Below are the records; copy exactly the stretch from the line containing "buf_6 | 1 | 25" through the line containing "gates cloned,0,1", both ends included, and nothing else.

§ **Dataset entries**:
----------

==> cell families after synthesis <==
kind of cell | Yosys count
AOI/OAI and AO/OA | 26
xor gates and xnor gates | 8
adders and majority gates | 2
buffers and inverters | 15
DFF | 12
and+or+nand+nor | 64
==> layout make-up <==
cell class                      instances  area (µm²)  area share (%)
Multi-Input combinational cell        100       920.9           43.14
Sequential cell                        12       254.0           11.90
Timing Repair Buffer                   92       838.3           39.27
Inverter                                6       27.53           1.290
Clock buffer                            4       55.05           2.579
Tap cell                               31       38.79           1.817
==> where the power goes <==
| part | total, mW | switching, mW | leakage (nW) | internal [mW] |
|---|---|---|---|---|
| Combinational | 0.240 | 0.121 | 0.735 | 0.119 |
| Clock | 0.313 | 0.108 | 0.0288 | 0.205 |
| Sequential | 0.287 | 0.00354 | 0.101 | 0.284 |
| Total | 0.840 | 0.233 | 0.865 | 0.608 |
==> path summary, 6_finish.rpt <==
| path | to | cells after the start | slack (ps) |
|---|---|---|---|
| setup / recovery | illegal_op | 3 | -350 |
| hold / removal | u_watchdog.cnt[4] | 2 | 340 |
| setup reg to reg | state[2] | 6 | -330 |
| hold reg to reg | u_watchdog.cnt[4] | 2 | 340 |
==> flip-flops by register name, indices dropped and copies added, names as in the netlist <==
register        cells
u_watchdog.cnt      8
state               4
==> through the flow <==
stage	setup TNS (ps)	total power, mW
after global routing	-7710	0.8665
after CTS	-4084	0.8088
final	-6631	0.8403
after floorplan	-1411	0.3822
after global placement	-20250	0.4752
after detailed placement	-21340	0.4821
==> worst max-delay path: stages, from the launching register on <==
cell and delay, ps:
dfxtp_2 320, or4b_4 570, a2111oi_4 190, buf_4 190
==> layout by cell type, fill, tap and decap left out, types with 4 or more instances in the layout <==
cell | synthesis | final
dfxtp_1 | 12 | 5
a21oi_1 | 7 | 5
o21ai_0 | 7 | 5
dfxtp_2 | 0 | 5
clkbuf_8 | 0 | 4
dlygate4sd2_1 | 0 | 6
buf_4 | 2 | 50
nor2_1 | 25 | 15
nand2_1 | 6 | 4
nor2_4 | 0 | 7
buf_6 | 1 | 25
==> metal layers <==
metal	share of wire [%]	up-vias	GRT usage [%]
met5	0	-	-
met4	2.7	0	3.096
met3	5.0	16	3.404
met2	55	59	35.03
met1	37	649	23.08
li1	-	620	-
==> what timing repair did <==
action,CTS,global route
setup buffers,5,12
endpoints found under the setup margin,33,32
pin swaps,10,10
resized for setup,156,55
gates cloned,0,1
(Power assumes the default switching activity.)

----------

§ **Your response**:
buf_6 | 1 | 25
==> metal layers <==
metal	share of wire [%]	up-vias	GRT usage [%]
met5	0	-	-
met4	2.7	0	3.096
met3	5.0	16	3.404
met2	55	59	35.03
met1	37	649	23.08
li1	-	620	-
==> what timing repair did <==
action,CTS,global route
setup buffers,5,12
endpoints found under the setup margin,33,32
pin swaps,10,10
resized for setup,156,55
gates cloned,0,1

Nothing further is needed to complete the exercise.